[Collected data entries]

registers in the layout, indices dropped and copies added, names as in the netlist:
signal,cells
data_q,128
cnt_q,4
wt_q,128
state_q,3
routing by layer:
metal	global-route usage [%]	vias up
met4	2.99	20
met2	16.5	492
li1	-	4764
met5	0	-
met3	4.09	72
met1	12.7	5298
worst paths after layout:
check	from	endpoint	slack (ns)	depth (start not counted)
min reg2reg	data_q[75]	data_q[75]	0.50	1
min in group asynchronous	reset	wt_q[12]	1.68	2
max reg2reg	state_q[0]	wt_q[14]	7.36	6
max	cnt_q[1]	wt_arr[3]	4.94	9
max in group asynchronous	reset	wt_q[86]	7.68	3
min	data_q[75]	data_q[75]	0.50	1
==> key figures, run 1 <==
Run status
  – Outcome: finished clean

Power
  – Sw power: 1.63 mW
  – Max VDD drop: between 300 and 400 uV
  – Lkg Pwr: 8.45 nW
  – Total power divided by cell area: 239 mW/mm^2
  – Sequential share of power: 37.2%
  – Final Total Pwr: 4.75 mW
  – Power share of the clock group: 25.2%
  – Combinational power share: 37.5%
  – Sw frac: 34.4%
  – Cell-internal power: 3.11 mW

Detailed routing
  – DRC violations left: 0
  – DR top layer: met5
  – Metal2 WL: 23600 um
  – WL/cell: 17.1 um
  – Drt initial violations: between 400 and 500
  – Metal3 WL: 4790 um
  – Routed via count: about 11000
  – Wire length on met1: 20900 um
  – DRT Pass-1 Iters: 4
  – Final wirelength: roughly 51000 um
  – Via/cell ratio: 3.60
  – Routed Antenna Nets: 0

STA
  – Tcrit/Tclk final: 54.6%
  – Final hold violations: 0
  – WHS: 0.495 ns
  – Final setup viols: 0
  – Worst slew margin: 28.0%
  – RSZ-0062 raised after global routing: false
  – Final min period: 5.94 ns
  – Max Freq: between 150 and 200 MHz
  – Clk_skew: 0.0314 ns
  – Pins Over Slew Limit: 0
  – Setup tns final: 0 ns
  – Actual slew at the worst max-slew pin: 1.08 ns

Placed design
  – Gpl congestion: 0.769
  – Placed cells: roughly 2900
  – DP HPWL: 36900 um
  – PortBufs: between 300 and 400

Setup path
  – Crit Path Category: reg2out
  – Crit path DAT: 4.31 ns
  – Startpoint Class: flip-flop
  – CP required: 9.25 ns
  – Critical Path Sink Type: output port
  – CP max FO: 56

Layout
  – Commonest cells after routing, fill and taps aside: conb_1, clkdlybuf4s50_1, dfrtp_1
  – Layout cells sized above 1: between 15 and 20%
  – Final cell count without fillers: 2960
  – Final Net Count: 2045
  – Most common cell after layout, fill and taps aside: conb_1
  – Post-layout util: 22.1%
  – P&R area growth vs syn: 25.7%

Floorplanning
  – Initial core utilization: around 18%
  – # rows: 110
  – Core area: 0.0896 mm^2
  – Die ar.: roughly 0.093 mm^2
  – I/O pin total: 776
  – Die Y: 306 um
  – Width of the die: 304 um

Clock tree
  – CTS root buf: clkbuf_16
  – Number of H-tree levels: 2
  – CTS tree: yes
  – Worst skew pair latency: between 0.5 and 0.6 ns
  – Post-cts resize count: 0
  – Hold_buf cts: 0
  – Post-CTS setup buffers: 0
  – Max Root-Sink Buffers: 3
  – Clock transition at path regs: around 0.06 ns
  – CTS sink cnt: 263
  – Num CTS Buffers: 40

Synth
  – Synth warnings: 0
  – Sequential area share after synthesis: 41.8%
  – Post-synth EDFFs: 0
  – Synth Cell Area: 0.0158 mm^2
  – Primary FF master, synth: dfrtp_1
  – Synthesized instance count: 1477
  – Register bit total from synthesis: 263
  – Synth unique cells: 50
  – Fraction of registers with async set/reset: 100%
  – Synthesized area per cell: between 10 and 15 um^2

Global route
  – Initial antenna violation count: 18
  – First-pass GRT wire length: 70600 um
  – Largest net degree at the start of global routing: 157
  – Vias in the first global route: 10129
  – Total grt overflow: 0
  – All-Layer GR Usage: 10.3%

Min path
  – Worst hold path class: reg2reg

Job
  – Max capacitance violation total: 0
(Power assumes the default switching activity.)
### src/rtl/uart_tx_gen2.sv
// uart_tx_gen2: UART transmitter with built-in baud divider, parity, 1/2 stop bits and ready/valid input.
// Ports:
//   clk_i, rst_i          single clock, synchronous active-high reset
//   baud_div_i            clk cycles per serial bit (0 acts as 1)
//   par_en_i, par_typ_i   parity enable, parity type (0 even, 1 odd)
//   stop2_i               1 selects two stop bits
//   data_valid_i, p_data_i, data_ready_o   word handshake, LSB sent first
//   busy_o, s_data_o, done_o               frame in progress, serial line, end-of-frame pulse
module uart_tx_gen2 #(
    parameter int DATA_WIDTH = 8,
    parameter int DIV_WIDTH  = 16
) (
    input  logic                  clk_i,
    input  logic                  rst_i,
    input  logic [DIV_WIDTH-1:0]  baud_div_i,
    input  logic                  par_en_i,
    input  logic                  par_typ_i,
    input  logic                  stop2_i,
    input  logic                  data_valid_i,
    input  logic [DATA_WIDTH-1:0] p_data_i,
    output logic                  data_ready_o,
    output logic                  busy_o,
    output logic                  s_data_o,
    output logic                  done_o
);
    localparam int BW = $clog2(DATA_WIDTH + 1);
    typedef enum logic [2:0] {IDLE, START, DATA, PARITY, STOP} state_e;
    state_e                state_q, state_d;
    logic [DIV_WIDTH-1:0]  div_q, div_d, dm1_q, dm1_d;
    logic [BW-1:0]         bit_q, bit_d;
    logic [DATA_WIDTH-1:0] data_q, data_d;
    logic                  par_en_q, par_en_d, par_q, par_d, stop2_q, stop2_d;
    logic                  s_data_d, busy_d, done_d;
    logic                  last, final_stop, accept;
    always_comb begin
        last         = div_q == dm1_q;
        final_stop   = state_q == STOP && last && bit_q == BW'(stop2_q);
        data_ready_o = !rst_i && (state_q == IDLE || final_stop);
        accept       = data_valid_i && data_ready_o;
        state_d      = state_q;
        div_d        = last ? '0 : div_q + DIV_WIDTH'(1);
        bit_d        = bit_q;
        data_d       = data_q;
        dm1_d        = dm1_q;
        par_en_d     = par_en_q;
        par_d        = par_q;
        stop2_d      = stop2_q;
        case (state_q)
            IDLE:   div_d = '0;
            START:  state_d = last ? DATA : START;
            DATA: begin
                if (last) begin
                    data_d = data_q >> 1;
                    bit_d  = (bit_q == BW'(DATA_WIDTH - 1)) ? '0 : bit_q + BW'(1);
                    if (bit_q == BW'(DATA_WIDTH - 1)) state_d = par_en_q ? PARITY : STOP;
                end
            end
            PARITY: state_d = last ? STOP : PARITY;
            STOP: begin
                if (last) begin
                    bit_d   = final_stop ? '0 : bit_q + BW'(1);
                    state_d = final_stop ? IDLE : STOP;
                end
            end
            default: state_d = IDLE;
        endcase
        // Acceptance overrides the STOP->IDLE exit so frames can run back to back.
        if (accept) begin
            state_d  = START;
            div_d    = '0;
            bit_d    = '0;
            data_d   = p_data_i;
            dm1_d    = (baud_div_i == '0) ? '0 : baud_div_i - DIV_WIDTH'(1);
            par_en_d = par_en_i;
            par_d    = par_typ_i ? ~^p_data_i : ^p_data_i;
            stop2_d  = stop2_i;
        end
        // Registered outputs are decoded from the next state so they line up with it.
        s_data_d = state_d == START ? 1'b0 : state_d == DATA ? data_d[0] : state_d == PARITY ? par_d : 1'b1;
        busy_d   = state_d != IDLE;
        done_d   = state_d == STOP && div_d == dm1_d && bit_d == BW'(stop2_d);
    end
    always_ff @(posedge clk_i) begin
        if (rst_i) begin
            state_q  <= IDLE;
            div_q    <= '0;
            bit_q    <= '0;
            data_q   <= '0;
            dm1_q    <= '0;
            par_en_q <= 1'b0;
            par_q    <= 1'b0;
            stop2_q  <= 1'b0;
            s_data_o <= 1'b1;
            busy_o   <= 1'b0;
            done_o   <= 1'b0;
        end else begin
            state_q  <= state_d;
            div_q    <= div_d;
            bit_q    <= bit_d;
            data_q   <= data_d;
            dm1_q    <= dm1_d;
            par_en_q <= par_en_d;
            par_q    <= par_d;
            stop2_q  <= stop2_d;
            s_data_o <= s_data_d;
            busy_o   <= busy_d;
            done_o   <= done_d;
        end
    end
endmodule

==

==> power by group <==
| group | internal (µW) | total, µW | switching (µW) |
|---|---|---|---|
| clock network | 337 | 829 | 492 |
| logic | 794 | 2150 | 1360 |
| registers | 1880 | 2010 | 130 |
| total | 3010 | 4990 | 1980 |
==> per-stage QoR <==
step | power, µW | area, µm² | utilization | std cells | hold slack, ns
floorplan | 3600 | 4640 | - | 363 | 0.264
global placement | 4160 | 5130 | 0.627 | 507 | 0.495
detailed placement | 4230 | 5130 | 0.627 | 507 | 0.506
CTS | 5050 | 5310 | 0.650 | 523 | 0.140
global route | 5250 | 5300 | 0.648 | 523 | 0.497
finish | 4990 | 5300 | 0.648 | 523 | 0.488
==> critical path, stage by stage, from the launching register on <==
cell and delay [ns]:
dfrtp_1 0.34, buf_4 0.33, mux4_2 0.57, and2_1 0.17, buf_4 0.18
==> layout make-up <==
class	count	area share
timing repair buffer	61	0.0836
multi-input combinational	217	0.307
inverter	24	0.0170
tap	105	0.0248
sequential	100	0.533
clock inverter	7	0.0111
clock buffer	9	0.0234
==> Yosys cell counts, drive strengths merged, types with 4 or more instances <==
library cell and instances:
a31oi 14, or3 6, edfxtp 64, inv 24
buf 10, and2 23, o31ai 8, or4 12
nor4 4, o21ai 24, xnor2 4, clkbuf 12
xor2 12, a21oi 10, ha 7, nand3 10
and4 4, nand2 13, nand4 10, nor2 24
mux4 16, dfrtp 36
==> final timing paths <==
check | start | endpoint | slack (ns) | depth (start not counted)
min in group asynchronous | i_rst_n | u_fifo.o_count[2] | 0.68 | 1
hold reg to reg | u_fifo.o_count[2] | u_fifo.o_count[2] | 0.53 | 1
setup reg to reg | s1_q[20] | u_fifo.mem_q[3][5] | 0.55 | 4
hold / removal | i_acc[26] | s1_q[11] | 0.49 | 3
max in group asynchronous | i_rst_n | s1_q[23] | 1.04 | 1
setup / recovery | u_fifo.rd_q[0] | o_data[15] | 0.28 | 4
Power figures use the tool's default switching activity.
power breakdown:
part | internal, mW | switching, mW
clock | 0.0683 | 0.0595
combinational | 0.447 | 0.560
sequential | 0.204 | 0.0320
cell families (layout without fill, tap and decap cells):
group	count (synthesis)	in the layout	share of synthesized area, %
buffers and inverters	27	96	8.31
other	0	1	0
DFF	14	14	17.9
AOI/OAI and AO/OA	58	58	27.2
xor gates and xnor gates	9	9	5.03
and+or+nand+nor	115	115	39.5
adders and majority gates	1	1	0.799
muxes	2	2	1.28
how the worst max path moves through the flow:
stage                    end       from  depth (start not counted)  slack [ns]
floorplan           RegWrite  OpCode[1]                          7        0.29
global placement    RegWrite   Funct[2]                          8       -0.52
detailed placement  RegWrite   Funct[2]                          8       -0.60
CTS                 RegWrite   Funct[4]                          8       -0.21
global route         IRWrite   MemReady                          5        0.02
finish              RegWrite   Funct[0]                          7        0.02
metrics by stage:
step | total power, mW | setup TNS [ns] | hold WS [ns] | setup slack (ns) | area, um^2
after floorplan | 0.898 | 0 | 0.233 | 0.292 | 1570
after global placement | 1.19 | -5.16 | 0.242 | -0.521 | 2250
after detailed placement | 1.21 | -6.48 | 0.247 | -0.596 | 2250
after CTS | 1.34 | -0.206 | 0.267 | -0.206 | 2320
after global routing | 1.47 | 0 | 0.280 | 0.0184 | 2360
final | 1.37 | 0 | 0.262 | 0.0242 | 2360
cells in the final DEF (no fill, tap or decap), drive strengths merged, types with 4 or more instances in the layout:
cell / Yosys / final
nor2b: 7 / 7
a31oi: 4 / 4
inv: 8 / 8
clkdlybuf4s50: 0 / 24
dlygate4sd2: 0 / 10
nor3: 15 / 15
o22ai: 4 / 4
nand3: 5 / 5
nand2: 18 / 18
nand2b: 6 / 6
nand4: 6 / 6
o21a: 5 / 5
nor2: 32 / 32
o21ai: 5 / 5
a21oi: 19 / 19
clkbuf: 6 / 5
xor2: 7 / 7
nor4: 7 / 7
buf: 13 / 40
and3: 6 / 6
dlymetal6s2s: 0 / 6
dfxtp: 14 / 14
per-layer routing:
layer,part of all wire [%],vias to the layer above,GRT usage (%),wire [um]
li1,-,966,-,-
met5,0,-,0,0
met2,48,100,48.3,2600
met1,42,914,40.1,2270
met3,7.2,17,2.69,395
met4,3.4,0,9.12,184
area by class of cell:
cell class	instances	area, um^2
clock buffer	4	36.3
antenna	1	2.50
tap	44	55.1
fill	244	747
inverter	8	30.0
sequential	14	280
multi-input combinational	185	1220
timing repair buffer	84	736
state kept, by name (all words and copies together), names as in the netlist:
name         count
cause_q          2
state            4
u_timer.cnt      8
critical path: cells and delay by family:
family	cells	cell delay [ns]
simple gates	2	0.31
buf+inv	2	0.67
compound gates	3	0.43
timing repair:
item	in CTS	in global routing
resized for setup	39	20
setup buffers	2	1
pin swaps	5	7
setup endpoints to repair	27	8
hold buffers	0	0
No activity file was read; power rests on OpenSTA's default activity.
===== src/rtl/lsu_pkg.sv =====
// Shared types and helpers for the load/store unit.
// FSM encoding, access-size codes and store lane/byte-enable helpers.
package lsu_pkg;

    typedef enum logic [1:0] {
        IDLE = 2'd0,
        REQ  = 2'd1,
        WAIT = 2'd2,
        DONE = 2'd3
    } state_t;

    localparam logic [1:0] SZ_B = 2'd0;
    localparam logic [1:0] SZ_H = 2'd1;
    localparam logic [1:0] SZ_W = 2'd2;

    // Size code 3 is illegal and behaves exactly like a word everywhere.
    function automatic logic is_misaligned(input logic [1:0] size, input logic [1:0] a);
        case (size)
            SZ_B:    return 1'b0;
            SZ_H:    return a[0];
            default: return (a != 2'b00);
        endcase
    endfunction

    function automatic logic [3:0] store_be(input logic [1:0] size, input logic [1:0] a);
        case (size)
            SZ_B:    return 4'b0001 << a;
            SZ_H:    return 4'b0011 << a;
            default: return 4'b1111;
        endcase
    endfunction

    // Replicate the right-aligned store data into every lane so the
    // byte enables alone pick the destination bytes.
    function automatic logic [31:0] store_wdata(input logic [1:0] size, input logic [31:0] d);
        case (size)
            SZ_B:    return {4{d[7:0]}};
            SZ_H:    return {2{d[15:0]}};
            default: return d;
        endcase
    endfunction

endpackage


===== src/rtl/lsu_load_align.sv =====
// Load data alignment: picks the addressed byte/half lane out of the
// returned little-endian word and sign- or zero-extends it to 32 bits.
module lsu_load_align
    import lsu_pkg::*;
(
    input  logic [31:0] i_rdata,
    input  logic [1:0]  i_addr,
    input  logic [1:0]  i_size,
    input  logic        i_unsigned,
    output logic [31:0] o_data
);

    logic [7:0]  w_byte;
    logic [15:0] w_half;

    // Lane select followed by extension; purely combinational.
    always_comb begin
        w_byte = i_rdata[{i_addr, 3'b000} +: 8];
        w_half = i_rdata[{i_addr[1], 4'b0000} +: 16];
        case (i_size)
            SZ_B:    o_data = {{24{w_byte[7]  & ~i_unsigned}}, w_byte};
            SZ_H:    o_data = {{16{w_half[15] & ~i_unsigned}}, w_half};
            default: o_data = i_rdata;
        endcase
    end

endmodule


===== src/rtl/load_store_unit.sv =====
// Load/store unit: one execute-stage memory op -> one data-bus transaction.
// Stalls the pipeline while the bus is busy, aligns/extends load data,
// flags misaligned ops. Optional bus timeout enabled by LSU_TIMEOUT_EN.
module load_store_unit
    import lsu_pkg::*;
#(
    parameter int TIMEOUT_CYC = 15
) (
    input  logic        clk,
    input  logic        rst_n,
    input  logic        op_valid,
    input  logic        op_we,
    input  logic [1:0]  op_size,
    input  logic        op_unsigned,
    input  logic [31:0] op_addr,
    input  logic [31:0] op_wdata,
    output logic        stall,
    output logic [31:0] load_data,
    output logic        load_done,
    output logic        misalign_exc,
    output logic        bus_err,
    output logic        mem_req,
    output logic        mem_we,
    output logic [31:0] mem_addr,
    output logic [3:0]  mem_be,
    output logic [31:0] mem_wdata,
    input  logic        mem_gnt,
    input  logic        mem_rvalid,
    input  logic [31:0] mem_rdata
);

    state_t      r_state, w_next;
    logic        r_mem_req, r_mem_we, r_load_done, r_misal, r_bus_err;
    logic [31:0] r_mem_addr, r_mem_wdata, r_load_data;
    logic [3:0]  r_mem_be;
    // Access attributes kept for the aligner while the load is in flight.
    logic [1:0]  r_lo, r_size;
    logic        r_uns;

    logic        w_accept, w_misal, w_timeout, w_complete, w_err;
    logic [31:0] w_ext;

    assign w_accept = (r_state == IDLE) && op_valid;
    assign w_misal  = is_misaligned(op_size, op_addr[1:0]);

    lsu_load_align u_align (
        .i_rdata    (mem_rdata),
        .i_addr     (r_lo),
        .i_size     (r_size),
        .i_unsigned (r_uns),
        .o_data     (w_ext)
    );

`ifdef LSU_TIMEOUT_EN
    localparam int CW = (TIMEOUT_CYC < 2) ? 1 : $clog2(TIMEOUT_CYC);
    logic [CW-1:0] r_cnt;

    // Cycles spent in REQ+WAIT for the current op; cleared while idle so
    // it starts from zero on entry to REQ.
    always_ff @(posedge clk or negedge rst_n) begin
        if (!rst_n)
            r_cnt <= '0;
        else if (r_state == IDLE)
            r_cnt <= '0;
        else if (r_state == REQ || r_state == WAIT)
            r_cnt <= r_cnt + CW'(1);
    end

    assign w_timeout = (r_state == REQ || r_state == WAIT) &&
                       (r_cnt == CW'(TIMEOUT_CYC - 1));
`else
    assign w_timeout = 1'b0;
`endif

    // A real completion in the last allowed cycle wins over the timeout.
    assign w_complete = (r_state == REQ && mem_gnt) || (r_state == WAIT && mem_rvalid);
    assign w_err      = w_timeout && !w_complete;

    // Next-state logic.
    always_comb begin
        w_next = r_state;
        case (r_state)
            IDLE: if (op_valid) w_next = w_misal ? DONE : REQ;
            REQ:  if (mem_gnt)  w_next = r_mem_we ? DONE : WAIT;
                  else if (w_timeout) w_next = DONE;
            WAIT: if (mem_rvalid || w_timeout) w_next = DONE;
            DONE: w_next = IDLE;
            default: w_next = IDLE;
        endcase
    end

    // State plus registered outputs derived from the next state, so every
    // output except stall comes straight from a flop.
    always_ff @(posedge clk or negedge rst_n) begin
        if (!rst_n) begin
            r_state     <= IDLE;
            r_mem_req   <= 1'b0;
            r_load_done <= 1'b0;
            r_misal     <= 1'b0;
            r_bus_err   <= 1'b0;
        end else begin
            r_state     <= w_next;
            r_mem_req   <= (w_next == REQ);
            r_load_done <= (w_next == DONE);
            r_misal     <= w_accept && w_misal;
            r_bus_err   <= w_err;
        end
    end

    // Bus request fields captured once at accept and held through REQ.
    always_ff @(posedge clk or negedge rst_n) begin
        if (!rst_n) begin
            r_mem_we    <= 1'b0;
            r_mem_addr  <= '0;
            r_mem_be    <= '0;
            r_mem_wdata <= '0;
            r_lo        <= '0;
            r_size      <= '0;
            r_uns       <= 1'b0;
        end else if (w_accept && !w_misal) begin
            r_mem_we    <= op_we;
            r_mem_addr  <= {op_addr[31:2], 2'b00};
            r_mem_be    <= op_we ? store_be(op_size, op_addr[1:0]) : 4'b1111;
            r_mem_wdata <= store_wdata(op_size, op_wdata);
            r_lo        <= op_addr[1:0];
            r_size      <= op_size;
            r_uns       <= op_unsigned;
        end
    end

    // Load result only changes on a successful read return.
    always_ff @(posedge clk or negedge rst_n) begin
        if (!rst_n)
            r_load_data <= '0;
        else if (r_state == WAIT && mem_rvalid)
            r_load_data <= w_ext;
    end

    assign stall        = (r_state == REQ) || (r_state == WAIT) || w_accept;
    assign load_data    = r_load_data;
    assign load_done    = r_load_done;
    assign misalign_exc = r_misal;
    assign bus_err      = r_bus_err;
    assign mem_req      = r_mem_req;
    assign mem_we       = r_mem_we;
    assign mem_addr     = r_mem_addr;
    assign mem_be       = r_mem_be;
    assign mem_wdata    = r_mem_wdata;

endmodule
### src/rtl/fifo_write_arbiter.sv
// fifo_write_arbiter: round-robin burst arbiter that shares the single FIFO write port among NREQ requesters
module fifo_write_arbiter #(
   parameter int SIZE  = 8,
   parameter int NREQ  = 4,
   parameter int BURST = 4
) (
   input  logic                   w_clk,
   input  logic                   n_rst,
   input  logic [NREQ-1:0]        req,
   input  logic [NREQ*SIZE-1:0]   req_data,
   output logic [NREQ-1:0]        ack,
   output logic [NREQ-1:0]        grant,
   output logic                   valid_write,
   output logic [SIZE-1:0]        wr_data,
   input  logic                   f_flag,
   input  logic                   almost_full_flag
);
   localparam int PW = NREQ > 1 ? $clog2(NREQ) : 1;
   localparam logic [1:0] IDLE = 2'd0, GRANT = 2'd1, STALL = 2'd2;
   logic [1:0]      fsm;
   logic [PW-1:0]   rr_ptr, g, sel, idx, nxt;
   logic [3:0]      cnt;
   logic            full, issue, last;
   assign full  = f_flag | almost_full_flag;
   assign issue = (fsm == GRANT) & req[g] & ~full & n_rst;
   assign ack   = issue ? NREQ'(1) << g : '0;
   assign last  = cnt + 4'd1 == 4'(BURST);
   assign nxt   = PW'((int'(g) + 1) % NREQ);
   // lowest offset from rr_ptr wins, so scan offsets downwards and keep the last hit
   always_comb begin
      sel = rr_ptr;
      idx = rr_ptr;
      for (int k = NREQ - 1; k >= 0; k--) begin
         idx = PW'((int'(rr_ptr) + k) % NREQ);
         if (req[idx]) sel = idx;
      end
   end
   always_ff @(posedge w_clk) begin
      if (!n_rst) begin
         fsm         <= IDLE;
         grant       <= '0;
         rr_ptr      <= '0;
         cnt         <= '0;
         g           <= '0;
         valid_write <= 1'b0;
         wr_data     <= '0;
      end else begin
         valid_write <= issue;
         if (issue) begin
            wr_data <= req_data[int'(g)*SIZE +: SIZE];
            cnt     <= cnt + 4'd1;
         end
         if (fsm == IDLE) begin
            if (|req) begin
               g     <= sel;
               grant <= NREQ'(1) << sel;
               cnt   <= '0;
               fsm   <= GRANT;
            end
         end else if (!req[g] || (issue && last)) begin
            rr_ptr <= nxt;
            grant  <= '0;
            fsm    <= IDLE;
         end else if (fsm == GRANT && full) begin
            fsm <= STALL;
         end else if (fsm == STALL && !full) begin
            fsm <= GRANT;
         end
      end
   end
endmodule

| Exercise |
Working from the data above, extract solely the lines from the one containing "final timing paths" through the one containing "part | internal, mW | switching, mW", exactly as they appear, both included.

| Result for this task |
==> final timing paths <==
check | start | endpoint | slack (ns) | depth (start not counted)
min in group asynchronous | i_rst_n | u_fifo.o_count[2] | 0.68 | 1
hold reg to reg | u_fifo.o_count[2] | u_fifo.o_count[2] | 0.53 | 1
setup reg to reg | s1_q[20] | u_fifo.mem_q[3][5] | 0.55 | 4
hold / removal | i_acc[26] | s1_q[11] | 0.49 | 3
max in group asynchronous | i_rst_n | s1_q[23] | 1.04 | 1
setup / recovery | u_fifo.rd_q[0] | o_data[15] | 0.28 | 4
Power figures use the tool's default switching activity.
power breakdown:
part | internal, mW | switching, mW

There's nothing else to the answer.